Interturn Fault Detection in IPMSMs: Two Adaptive Observer-based Solutions
Romeo Ortega, Alexey Bobtsov, Leyan Fang, Oscar Texis-Loaiza, Johannes Schiffer
TL;DR
This work tackles online detection of inter-turn short-circuit faults in interior PM synchronous motors by developing two observer-based solutions that exploit the ITSCF structure to yield an explicit fault current estimate. The first is a simple linear observer with exponential convergence, while the second is a generalized parameter estimation-based observer (GPEBO) that achieves finite convergence time under interval excitation. For isotropic PMSMs, the authors further introduce a parameter-estimation framework (LS+DREM) to adaptively estimate $R_s$ and $L$, enabling fully adaptive fault detection. Together, the approaches provide real-time fault detection with explicit fault-current information and robust adaptive capability, validated by realistic simulations. The work offers a practical path toward reliable ITSCF monitoring in IPMSMs and informs future comparisons with Kalman-filter-based methods and experimental validation.
Abstract
In this paper we address the problem of online detection of inter-turn short-circuit faults (ITSCFs) that occur in permanent magnet synchronous motors (PMSMs). We propose two solutions to this problem: (i) a very simple linear observer and (ii) a generalized parameter estimation based observer, that incorporates a high performance estimator -- with both observers detecting the short-circuit current and the fault intensity. Although the first solution guarantees the detection of the fault exponentially fast, the rate of convergence is fully determined by the motor parameters that, in some cases, may be too slow. The second observer, on the other hand, ensures finite convergence time under the weakest assumption of interval excitation. To make the observers adaptive, we develop a parameter estimator that, in the case of isotropic PMSMs, estimates on-line (exponentially fast) the resistance and inductance of the motor.
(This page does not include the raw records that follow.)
### src/hdl/imuco_pkg.sv
// Shared types, constants and helper functions of the IMU complementary
// orientation block. Depends on nothing; every other file uses it.
package imuco_pkg;

  // Fixed point format of angles and the CORDIC length
  localparam int FRAC_BITS = 16;
  localparam int CORDIC_STEPS = 16;
  localparam int ATAN_ENTRIES = 24;
  localparam int CORDIC_RUN = (CORDIC_STEPS < ATAN_ENTRIES) ? CORDIC_STEPS : ATAN_ENTRIES;

  // Datapath widths
  localparam int CFG_W = 17;
  localparam int SQRT_W = 48;
  localparam int SQRT_STEPS = SQRT_W / 2;
  localparam int CORD_W = 44;
  localparam int CAL_W = 48;
  localparam int DIV_W = (32 + FRAC_BITS > CAL_W) ? 32 + FRAC_BITS : CAL_W;
  localparam int DEN_W = 26;
  localparam int QUEUE_DEPTH = 2;
  localparam int QUEUE_PTR_W = $clog2(QUEUE_DEPTH);
  localparam int QUEUE_CNT_W = $clog2(QUEUE_DEPTH + 1);

  // Numeric constants
  localparam logic [DEN_W-1:0] GYRO_SCALE = DEN_W'(1000);
  localparam logic [16:0] WEIGHT_ONE = 17'd65536;
  localparam logic signed [31:0] NINETY = 32'(64'd90 << FRAC_BITS);
  localparam logic [CORD_W-1:0] NORM_LIMIT = CORD_W'(1) << 38;
  localparam logic [CORD_W-1:0] NORM_LIMIT_BYTE = NORM_LIMIT >> 8;

  // Register reset values
  localparam logic [15:0] RST_GYRO_SENS = 16'd131;
  localparam logic [16:0] RST_YAW_WEIGHT = 17'd62915;
  localparam logic [16:0] RST_TILT_WEIGHT = 17'd2621;
  localparam logic [15:0] RST_CALIB_SAMPLES = 16'd500;

  typedef enum logic [1:0] {
    REG_GYRO_SENS,
    REG_YAW_WEIGHT,
    REG_TILT_WEIGHT,
    REG_CALIB_SAMPLES
  } cfg_reg_t;

  typedef struct packed {
    logic signed [15:0] accel_x;
    logic signed [15:0] accel_y;
    logic signed [15:0] accel_z;
    logic signed [15:0] rate_x;
    logic signed [15:0] rate_y;
    logic signed [15:0] rate_z;
    logic [15:0]        elapsed_ms;
  } sample_t;

  typedef struct packed {
    logic signed [31:0] yaw_deg;
    logic signed [31:0] roll_deg;
    logic signed [31:0] pitch_deg;
    logic               calibrating;
  } result_t;

  typedef struct packed {
    logic [15:0] gyro_sensitivity;
    logic [16:0] yaw_gyro_weight;
    logic [16:0] tilt_gyro_weight;
    logic [15:0] calib_samples;
  } cfg_t;

  // Classified sample handed from the front end to the engine
  typedef struct packed {
    logic [16:0]        mag_x;
    logic [16:0]        mag_y;
    logic [16:0]        mag_z;
    logic               neg_x;
    logic               neg_y;
    logic               neg_z;
    logic [31:0]        sq_yz;
    logic [31:0]        sq_xz;
    logic [31:0]        sq_xy;
    logic signed [15:0] rate_x;
    logic signed [15:0] rate_y;
    logic signed [15:0] rate_z;
    logic [15:0]        elapsed_ms;
  } work_t;

  typedef logic [ATAN_ENTRIES-1:0][31:0] atan_tab_t;

  function automatic logic [16:0] mag16(logic signed [15:0] v);
    logic signed [16:0] e;
    e = {v[15], v};
    return v[15] ? 17'(-e) : 17'(e);
  endfunction

  function automatic logic signed [31:0] sat32(logic signed [63:0] v);
    if (v > 64'sd2147483647) return 32'sh7fffffff;
    if (v < -64'sd2147483648) return 32'sh80000000;
    return v[31:0];
  endfunction

  // atan(2^-i) in units of 1e-9 degree
  function automatic longint unsigned atan_nanodeg(int i);
    case (i)
      0: return 64'd45000000000;
      1: return 64'd26565051177;
      2: return 64'd14036243468;
      3: return 64'd7125016349;
      4: return 64'd3576334375;
      5: return 64'd1789910608;
      6: return 64'd895173710;
      7: return 64'd447614171;
      8: return 64'd223810500;
      9: return 64'd111905677;
      10: return 64'd55952892;
      11: return 64'd27976453;
      12: return 64'd13988227;
      13: return 64'd6994114;
      14: return 64'd3497057;
      15: return 64'd1748528;
      16: return 64'd874264;
      17: return 64'd437132;
      18: return 64'd218566;
      19: return 64'd109283;
      20: return 64'd54642;
      21: return 64'd27321;
      22: return 64'd13660;
      23: return 64'd6830;
      default: return 64'd0;
    endcase
  endfunction

  function automatic atan_tab_t atan_table();
    atan_tab_t t;
    longint unsigned nd;
    for (int i = 0; i < ATAN_ENTRIES; i++) begin
      nd = atan_nanodeg(i);
      t[i] = 32'(((nd << FRAC_BITS) + 64'd500000000) / 64'd1000000000);
    end
    return t;
  endfunction

  localparam atan_tab_t ATAN_Q = atan_table();

endpackage

### src/hdl/imuco_queue.sv
// Short queue of classified samples between front end and engine.
// Depends on imuco_pkg for the record type and depth.
module imuco_queue (
  input  logic             clk,
  input  logic             rst,
  input  logic             push_valid,
  output logic             push_ready,
  input  imuco_pkg::work_t push_data,
  output logic             pop_valid,
  input  logic             pop_ready,
  output imuco_pkg::work_t pop_data
);

  localparam int PW = imuco_pkg::QUEUE_PTR_W;
  localparam int CW = imuco_pkg::QUEUE_CNT_W;

  imuco_pkg::work_t entries [imuco_pkg::QUEUE_DEPTH];
  logic [PW-1:0] wr_ptr;
  logic [PW-1:0] rd_ptr;
  logic [CW-1:0] count;
  logic          push;
  logic          pop;

  assign push_ready = (count != CW'(imuco_pkg::QUEUE_DEPTH));
  assign pop_valid = (count != '0);
  assign pop_data = entries[rd_ptr];
  assign push = push_valid && push_ready;
  assign pop = pop_valid && pop_ready;

  // Advance pointers and track fill level
  always_ff @(posedge clk) begin
    if (rst) begin
      wr_ptr <= '0;
      rd_ptr <= '0;
      count <= '0;
    end else begin
      if (push) begin
        entries[wr_ptr] <= push_data;
        wr_ptr <= (wr_ptr == PW'(imuco_pkg::QUEUE_DEPTH - 1)) ? '0 : wr_ptr + PW'(1);
      end
      if (pop) begin
        rd_ptr <= (rd_ptr == PW'(imuco_pkg::QUEUE_DEPTH - 1)) ? '0 : rd_ptr + PW'(1);
      end
      if (push && !pop) begin
        count <= count + CW'(1);
      end else if (pop && !push) begin
        count <= count - CW'(1);
      end
    end
  end

`ifndef SYNTHESIS
  a_queue_bound: assert property (@(posedge clk) disable iff (rst)
    count <= CW'(imuco_pkg::QUEUE_DEPTH))
    else $error("queue fill level beyond depth");
`endif

endmodule

### config.mk
export PLATFORM = sky130hd
export DESIGN_NAME = imuco_queue
export DESIGN_NICKNAME = d
export VERILOG_FILES = /design/src/hdl/imuco_pkg.sv /design/src/hdl/imuco_queue.sv
export SDC_FILE = /design/constraint.sdc
export NUM_CORES = 1
export LEC_CHECK = 0
export ABC_AREA = 1
export BUFFER_PORTS_ARGS = -buffer_cell sky130_fd_sc_hd__buf_4
export CORE_MARGIN = 10
export CORE_UTILIZATION = 46
export CTS_BUF_LIST = sky130_fd_sc_hd__clkbuf_4 sky130_fd_sc_hd__clkbuf_8
export DETAILED_ROUTE_END_ITERATION = 8
export GPL_TIMING_DRIVEN = 0
export PLACE_DENSITY = 0.8
export RECOVER_POWER = 100
export SLEW_MARGIN = 20
export SYNTH_ARGS = -nofsm -noshare
export SYNTH_HDL_FRONTEND = slang
export SYNTH_SLANG_ARGS = --single-unit
### constraint.sdc
create_clock -name clk -period 47.9 [get_ports clk]
set_input_delay 2.395 -clock clk [delete_from_list [all_inputs] [get_ports clk]]
set_output_delay 2.395 -clock clk [all_outputs]
set_load 0.05 [all_outputs]
# Word level (Yosys, flattened, before mapping)
# Memory sizes are Yosys's and may differ from the RTL's. A register that Yosys moved wholly into a read port is not among the register bits.
# Index checks and enable logic that the tools add are counted.
# word_totals
regBits	4
ram_bits	428
in_bits	218
out_inout_bits	216
word_cells	26
mem_count	1
# mem_list
memory	words	word_bits	rd	rd_clocked_by_memory_dff	wr	line	text
entries	2	214	1	1	1	imuco_queue.sv:17	imuco_pkg::work_t entries [imuco_pkg::QUEUE_DEPTH];
# op_classes
addsub	4
eq_ne	1
mux	9
n_reduce_logical	8
# op_table
op	n
$mux 1	7
$logic_and 1x1->1	4
$mux 2	2
$reduce_bool 2->1	2
$add 1x1->1 const B	2
$add 2x1->2 const B	1
$logic_not 1->1	2
$ne 2x2->1 const B	1
$sub 2x1->2 const B	1

# Longest topological paths before layout
# Gate-level depths: netlist of the first run.
# logic_depth
word_depth	6
ltp_mapped	11
mapped_depth_nobuf	11

# Least setup slack after synthesis of the first run
# Ideal clock, no wire load.
# synth_path
path_kind	in2reg
start	in push_valid
end	mem entries[1][0] (netlist bit) (enable)
setup_time_ps	1050
t_arrival_ps	16902
required_time_ps	46850
setup_slack_ps	29948
path_stages	2
path_buffers	0
path_cell_list	nand2_1 -> nor3_1
# synth_between
elab_chain_cells	4
# synth_rtl
element	line	text
start, declared	imuco_queue.sv:6	input logic push_valid,
$logic_and 1x1->1	imuco_queue.sv:27	assign push = push_valid && push_ready;
$mux 1	imuco_queue.sv:37	if (push) begin
$mux 1	imuco_queue.sv:32	if (rst) begin
$mux 1 (implied by the code)	imuco_queue.sv:38	entries[wr_ptr] <= push_data;
end, declared	imuco_queue.sv:17	
# No other way between the ends.

# Final worst setup path of the first run
# layout_path
start	in push_valid
end	mem entries[0][190] (netlist bit) (enable)
# layout_between
elab_chain_cells	4
# layout_rtl
element	line	text
$logic_and 1x1->1	imuco_queue.sv:27	
net push	imuco_queue.sv:21	logic push;
$mux 1	imuco_queue.sv:37	
$mux 1	imuco_queue.sv:32	
$mux 1 (implied by the code)	imuco_queue.sv:38	
# The timed path passes the listed nets, and every way through them passes these cells.

==> impl_results.md, run 1 <==
- Register-to-Register Setup Slack: 40.98 ns
- Slew Limit Headroom: -14.3%
- Residual DRC: 0
- Vias per cell: 4.84
- Setup TNS Final: 0 ns
- Fill cell count: 2701
- Worst setup path class: in -> reg
- Yosys top cell area share: 78.6%
- Via count: 8503
- Root Buffer: clkbuf_8
- CTS Buffer Depth: 3
- Layout cells sized above 1: 39.6%
- DIE AREA: 43500 um2
- R2R Path Start: count[0]
- Initial antenna violation count: 6
- CTS tree: built
- Synth top area cells: edfxtp_1, mux2_4, mux2_2, buf_6, dfxtp_1
- Synth cell types: 15
- Pin count of the biggest net entering global routing: 27
- DP HPWL: 29.7 mm
- YS warnings: 0
- Postcts setup bufs: 0
- Area of the multi-input gates: 2630 um2
- Nets@finish: 1464
- Routed Antenna Nets: 0
- Pins Over Slew Limit: 48
- Cell area after layout: 20700 um2
- Htree depth: 3
- Cell row count: 68
- Hold Vio Cnt, Final: 0
- 1st-iter DRT viols: 338
- Routed WL: 39.3 mm
- Core ar.: 34800 um2
- # port buffers: 433
- Failing checks: max-capacitance violations, max-slew violations
- Post-synth top area cell: edfxtp_1
- Total grt overflow: 0
- Post-DR wirelength/cell: 22.4 um
- Final core occ: 59.5%
- Worst hold-check path type: reg -> reg
- CTS resizes: 0
- First-pass GRT wire length: 57.9 mm
- CTS Hold Buffers Added: 0
- Number of synthesized register bits: 433
- Setup Skew: 0.0229 ns
- Die Wd: 208 um
- Post-DP Area: 20600 um2
- Critical Path Sink: entries[0][190]
- Total track usage: 17.5%
- Worst-path clk slew: 0.06 ns
- Setup Viol. Count Final: 0
- Max VDD drop: 0.0471 mV
- Fmax: 121 MHz
- Post-route minimum period: 8.24 ns
- Sequential Area: 13000 um2
- Fin crit share: 17.2%
- Tot Pwr: 1.11 mW
- Critical Path Source: push_valid
- Synth Cell Area: 16300 um2
- CTS sink cnt: 433
- Crit path required time: 48.09 ns
- Nature of the critical path startpoint: input pin
- Syn Nets: 922
- Worst Max-Slew Pin Slew: 1.71 ns
- Total CTS buffers: 71
- Die H: 208 um
- WHS: 0.481 ns
- Pre-antenna DRT Iters: 5
- Seq/Total Area, Yosys: 79.3%
- Clk_lat worst skew: 0.60 ns
- R2R depth: 10
- PwrDens: 53.6 nW/um2
- CP Max Fanout: 26
- Initial Util: 47.0%
- Layout overhead on the synthesized area: 26.7%
- Routability Congestion: 0.736
- Vias in the first global route: 9330
- Unrepaired setup endpoints after global routing: false
- Post-Synthesis Cells: 703
- Status: complete, but fails checks
- Syn Area/Cell: 23.2 um2
- # IOs: 434
- Critical R2R Capture: entries[0][190]
- Worst Setup End Kind: register
- P_leak: 7.48 nW
- Data arrival time of the critical path: 8.43 ns
- MaxCap Viol Count: 2
==> area by class of cell <==
cell class	count	area share, %
sequential	433	62.5
timing repair buffer	469	14.6
multi-input combinational	238	12.7
clock buffer	91	5.53
tap	455	2.75
clock inverter	34	1.26
buffer	24	0.471
inverter	8	0.145
antenna	4	0.0483
==> registers in the layout, indices dropped and copies added, names as in the netlist, named ones only <==
name and flops:
entries 428, count 2, rd_ptr 1, wr_ptr 1
==> cells in the mapped netlist <==
cell / instances
mux2_4: 160
nand4_1: 1
buf_6: 19
edfxtp_1: 428
ha_1: 1
inv_1: 8
nand2_1: 11
buf_2: 5
nand3_1: 2
nor3_1: 1
nor2_1: 4
dfxtp_1: 5
o21ai_0: 1
a21oi_1: 3
mux2_2: 54
==> cell usage in the layout (no fill, tap or decap), types with 3 or more instances in the layout <==
master     netlist  layout
clkbuf_1         0     154
edfxtp_1       428     428
bufinv_16        0       4
mux2_4         160      28
mux2_2          54      41
clkbuf_8         0      74
diode_2          0       4
nand2_1         11      11
dfxtp_1          5       5
clkinv_2         0       8
nor2_1           4       4
clkinv_1         0      18
a21oi_1          3       3
mux2_1           0     145
inv_1            8       8
clkbuf_4         0     184
buf_4            0     169
==> cells by family after synthesis <==
group	count (synthesis)	share of synthesized area (%)
DFF	433	79.3
adders and majority gates	1	0.0766
muxes	214	18.4
buffers and inverters	32	1.65
and+or+nand+nor	19	0.475
AOI/OAI and AO/OA	4	0.122
==> through the flow <==
| stage | worst slack, ns | instances |
|---|---|---|
| final | 39.66 | 1756 |
| after global routing | 38.97 | 1754 |
| after CTS | 43.33 | 1752 |
| after detailed placement | 42.82 | 1627 |
| after global placement | 21.77 | 1591 |
| after floorplan | 29.95 | 703 |
==> worst min path at each step <==
| stage | from | end | cells past startpoint |
|---|---|---|---|
| global route | wr_ptr | wr_ptr | 2 |
| CTS | wr_ptr | wr_ptr | 2 |
| floorplan | wr_ptr | wr_ptr | 2 |
| detailed placement | wr_ptr | wr_ptr | 2 |
| global placement | wr_ptr | wr_ptr | 2 |
| finish | wr_ptr | wr_ptr | 2 |
==> layer usage <==
| metal | GRT usage (%) | wire (um) |
|---|---|---|
| met1 | 17.5 | 13500 |
| met2 | 31.4 | 20800 |
| met3 | 7.86 | 4010 |
| met4 | 6.50 | 1050 |
| met5 | 0 | 21 |
==> worst max-delay path, stage by stage <==
cell and delay [ns]:
clkbuf_4 0.11, nand2_1 0.09, inv_1 0.09, nand2_1 0.07, nor2_1 1.27, clkbuf_1 1.06
clkbuf_1 1.08, clkbuf_1 1.04, clkbuf_1 1.19
==> power breakdown <==
group	switching (mW)	total (mW)	internal, mW	leakage, nW
registers	0.00612	0.458	0.452	3.96
clock network	0.138	0.316	0.178	0.735
logic	0.240	0.336	0.0965	2.78
total	0.384	1.11	0.727	7.48
No activity file was read; power rests on OpenSTA's default activity.
==> run 2: changes to the inputs <==
--- a/config.mk
+++ b/config.mk
@@ -12,7 +12,7 @@
 export CTS_BUF_LIST = sky130_fd_sc_hd__clkbuf_4 sky130_fd_sc_hd__clkbuf_8
 export DETAILED_ROUTE_END_ITERATION = 8
 export GPL_TIMING_DRIVEN = 0
-export PLACE_DENSITY = 0.8
+export PLACE_DENSITY = 0.83
 export RECOVER_POWER = 100
 export SLEW_MARGIN = 20
 export SYNTH_ARGS = -nofsm -noshare
==> constraint.sdc (replaced) <==
create_clock -name clk -period 7 [get_ports clk]
set_input_delay 0.35 -clock clk [delete_from_list [all_inputs] [get_ports clk]]
set_output_delay 0.35 -clock clk [all_outputs]
set_load 0.05 [all_outputs]
==> run 2 against run 1 <==
The flow now finishes without violations. Register-to-register slack worse by 38 ns. Clock-buffer cell count is 2 lower. Core utilization is 6.1 points higher. Total power grew to 6.9 times the previous value. Global-route usage is 3.0 points higher. Clock skew is 0.0089 ns higher. Worst setup slack worse by 37 ns. Clock power grew to 6.5 times the previous value. Sequential share of layout area is 5.8 points lower. Critical path depth is 2 higher. Sequential power grew to 6.9 times the previous value. Sequential cell count stayed put. Critical path type is now reg -> reg.
==> impl_results.md, run 2 (synthesis gave the netlist of run 1 again) <==
- Status: complete, no violations
- Initial Util: 47.0% (unchanged)
- 1st-iter DRT viols: 515 (+52%)
- Total track usage: 20.6% (+3.0 points)
- CTS Buffer Depth: 3 (unchanged)
- # port buffers: 433 (unchanged)
- Largest reg by FF count: entries
- Net Sw Frac: 35.7% (+1.2 points)
- Pins Over Slew Limit: 0 (-100%)
- MaxCap Viol Count: 0 (-2)
- Worst hold-check path type: in -> reg
- Worst setup path class: reg -> reg
- Core ar.: 34800 um2 (unchanged)
- Setup Skew: 0.0318 ns (+0.00890 ns)
- Max VDD drop: 0.291 mV (+520%)
- Pre-antenna DRT Iters: 4 (-1)
- Via count: 9678 (+14%)
- Slowest-stage cell, CP: nor2_1
- P_leak: 8.33 nW (+11%)
- Htree depth: 3 (unchanged)
- CTS Hold Buffers Added: 216 (+216)
- Tot Pwr: 7.66 mW (+590%)
- Die H: 208 um (unchanged)
- Routed WL: 46.1 mm (+17%)
- Vias per cell: 4.94 (+2.0%)
- Commonest non-fill, non-tap cell in the layout: edfxtp_1
- Largest registers: entries (428), count (2)
- Clk network pwr share: 26.9% (-1.6 points)
- CP Max Fanout: 24 (-7.7%)
- Worst Setup End Kind: register
- CP dominant cell by count: nand2_1
- Data arrival time of the critical path: 4.67 ns (-3.76 ns)
- Routability Congestion: 0.762 (+3.6%)
- PwrDens: 336 nW/um2 (+530%)
- Sequential share of power: 41.0% (-0.3 points)
- CTS resizes: 0 (unchanged)
- Die Wd: 208 um (unchanged)
- Cell internal pwr: 4.93 mW (+580%)
- CTS sink cnt: 433 (unchanged)
- Fmax: 229 MHz
- Max FFs per register: 428 (unchanged)
- Most frequent cells in the layout: edfxtp_1, dlygate4sd3_1, buf_4
- Initial antenna violation count: 2 (-4)
- Setup Viol. Count Final: 0 (unchanged)
- Clk_lat worst skew: 0.62 ns (+0.02 ns)
- Total CTS buffers: 70 (-1.4%)
- DIE AREA: 43500 um2 (unchanged)
- Layout cells sized above 1: 33.6% (-5.9 points)
- Routed Antenna Nets: 0 (unchanged)
- Post-Layout Cell Count: 1959 (+12%)
- Worst-path clk slew: 0.06 ns (about the same)
- Cell row count: 68 (unchanged)
- P_sw: 2.74 mW (+610%)
- Root Buffer: clkbuf_8
- Post-route minimum period: 4.37 ns
- Sequential Area: 13000 um2 (unchanged)
- Nature of the critical path startpoint: register
- CP Cell Sequence: inv_1 -> nand2_1 -> nand2_1 -> inv_1 -> nand2_1 -> nor2_1 -> clkbuf_1 -> clkbuf_1 -> buf_12 -> buf_16 -> buf_16
- Fin crit share: 62.5%
- Hold Vio Cnt, Final: 0 (unchanged)
- Fill cell count: 2393 (-11%)
- Crit path required time: 7.30 ns (-40.79 ns)
- Layout overhead on the synthesized area: 39.7%
- Vias in the first global route: 10900 (+17%)
- Total grt overflow: 0 (unchanged)
- Worst Max-Slew Pin Slew: 1.44 ns (-0.271 ns)
- Setup TNS Final: 0 ns (unchanged)
- DP HPWL: 29.1 mm (-1.9%)
- Cell count after placement: 1618 (-0.55%)
- CTS tree: built
- Logic pwr share: 32.1% (+1.8 points)
- Unrepaired setup endpoints after global routing: false
- Nets@finish: 1670 (+14%)
- Crit-path max cell delay: 1.01 ns (-0.26 ns)
- Postcts setup bufs: 0 (unchanged)
- Slew Limit Headroom: 4.15% (+18 points)
- Post-DR wirelength/cell: 23.5 um (+5.2%)
- Residual DRC: 0 (unchanged)
- First-pass GRT wire length: 67.8 mm (+17%)
- # IOs: 434 (unchanged)
- Area of the multi-input gates: 2620 um2 (-0.29%)
- Pin count of the biggest net entering global routing: 25 (-7.4%)
==> run 2: cell count changes in the layout (fill, tap and decap cells not counted), moves of 4 or more <==
cell / previous run / this run
dlygate4sd3_1: 0 / 216
clkbuf_4: 184 / 168
buf_4: 169 / 176
clkbuf_1: 154 / 147
mux2_1: 145 / 150
buf_8: 0 / 4
clkinvlp_4: 2 / 6
==> run 2: critical path: cells and delay by family (launching register included) <==
family	cells	cell delay, ns
buf+inv	7	2.40
flops	1	0.33
simple gates	4	1.28
==> run 2: cell type report <==
| cell class | count | area share [%] |
|---|---|---|
| multi-input cells | 238 | 11.5 |
| repair buffers | 676 | 23.0 |
| inverters | 8 | 0.132 |
| diodes | 3 | 0.0329 |
| flip-flops and latches | 433 | 56.8 |
| clock buffers | 89 | 4.87 |
| plain buffers | 24 | 0.428 |
| well taps | 455 | 2.49 |
| clock inverters | 33 | 0.800 |
==> run 2: final timing paths <==
kind	start	end	slack, ns	cells past startpoint
max	count[0]	entries[0][161]	2.63	11
max reg2reg	count[0]	entries[0][161]	2.63	11
min reg2reg	wr_ptr	wr_ptr	0.47	2
min	push_valid	wr_ptr	0.09	4
==> run 2: power by group through the flow <==
stage,clock (mW),sequential (mW),combinational [mW]
final,2.06,3.14,2.46
after global placement,0,3.22,2.60
after CTS,2.08,3.14,2.82
after global routing,2.23,3.15,2.55
after floorplan,0,3.20,1.87
after detailed placement,0,3.19,2.70
==> run 2: stage by stage <==
step / util, % / setup slack [ns] / hold WS, ns / instance area, um2
global placement: 58.0 / -2.02 / 0.456 / 20200
floorplan: - / 0.507 / 0.419 / 16400
CTS: 69.4 / 4.30 / 0.0927 / 24200
finish: 65.6 / 2.63 / 0.0932 / 22800
detailed placement: 59.5 / 4.33 / 0.464 / 20700
global route: 65.6 / 2.16 / 0.0878 / 22800
==> run 2: routing by layer <==
metal	part of all wire [%]	GRT usage, %	vias up
li1	-	-	4312
met1	35	21.2	4859
met2	54	37.7	399
met3	7.4	6.47	106
met4	3.5	8.39	2
met5	0.028	0	-
==> run 3: changes to the inputs <==
--- a/config.mk
+++ b/config.mk
@@ -12,7 +12,7 @@
 export CTS_BUF_LIST = sky130_fd_sc_hd__clkbuf_4 sky130_fd_sc_hd__clkbuf_8
 export DETAILED_ROUTE_END_ITERATION = 8
 export GPL_TIMING_DRIVEN = 0
-export PLACE_DENSITY = 0.83
+export PLACE_DENSITY = 0.8
 export RECOVER_POWER = 100
 export SLEW_MARGIN = 20
 export SYNTH_ARGS = -nofsm -noshare
==> constraint.sdc (replaced) <==
create_clock -name clk -period 4.1 [get_ports clk]
set_input_delay 0.205 -clock clk [delete_from_list [all_inputs] [get_ports clk]]
set_output_delay 0.205 -clock clk [all_outputs]
set_load 0.05 [all_outputs]
==> run 3 against run 2 <==
Maximum frequency increased by 39%. Clock-buffer cell count increased by 12. Worst setup slack got worse by 1.7 ns. Largest cell class unchanged.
It should be underscored that, in contrast with existing observers (including the widely popular Kalman filter) that provide indirect information of the fault current, our observers provide explicit one -- namely the amplitude of the fault current. The performance of both observers, in their linear and generalized parameter estimation-based versions, is illustrated with realistic simulation studies.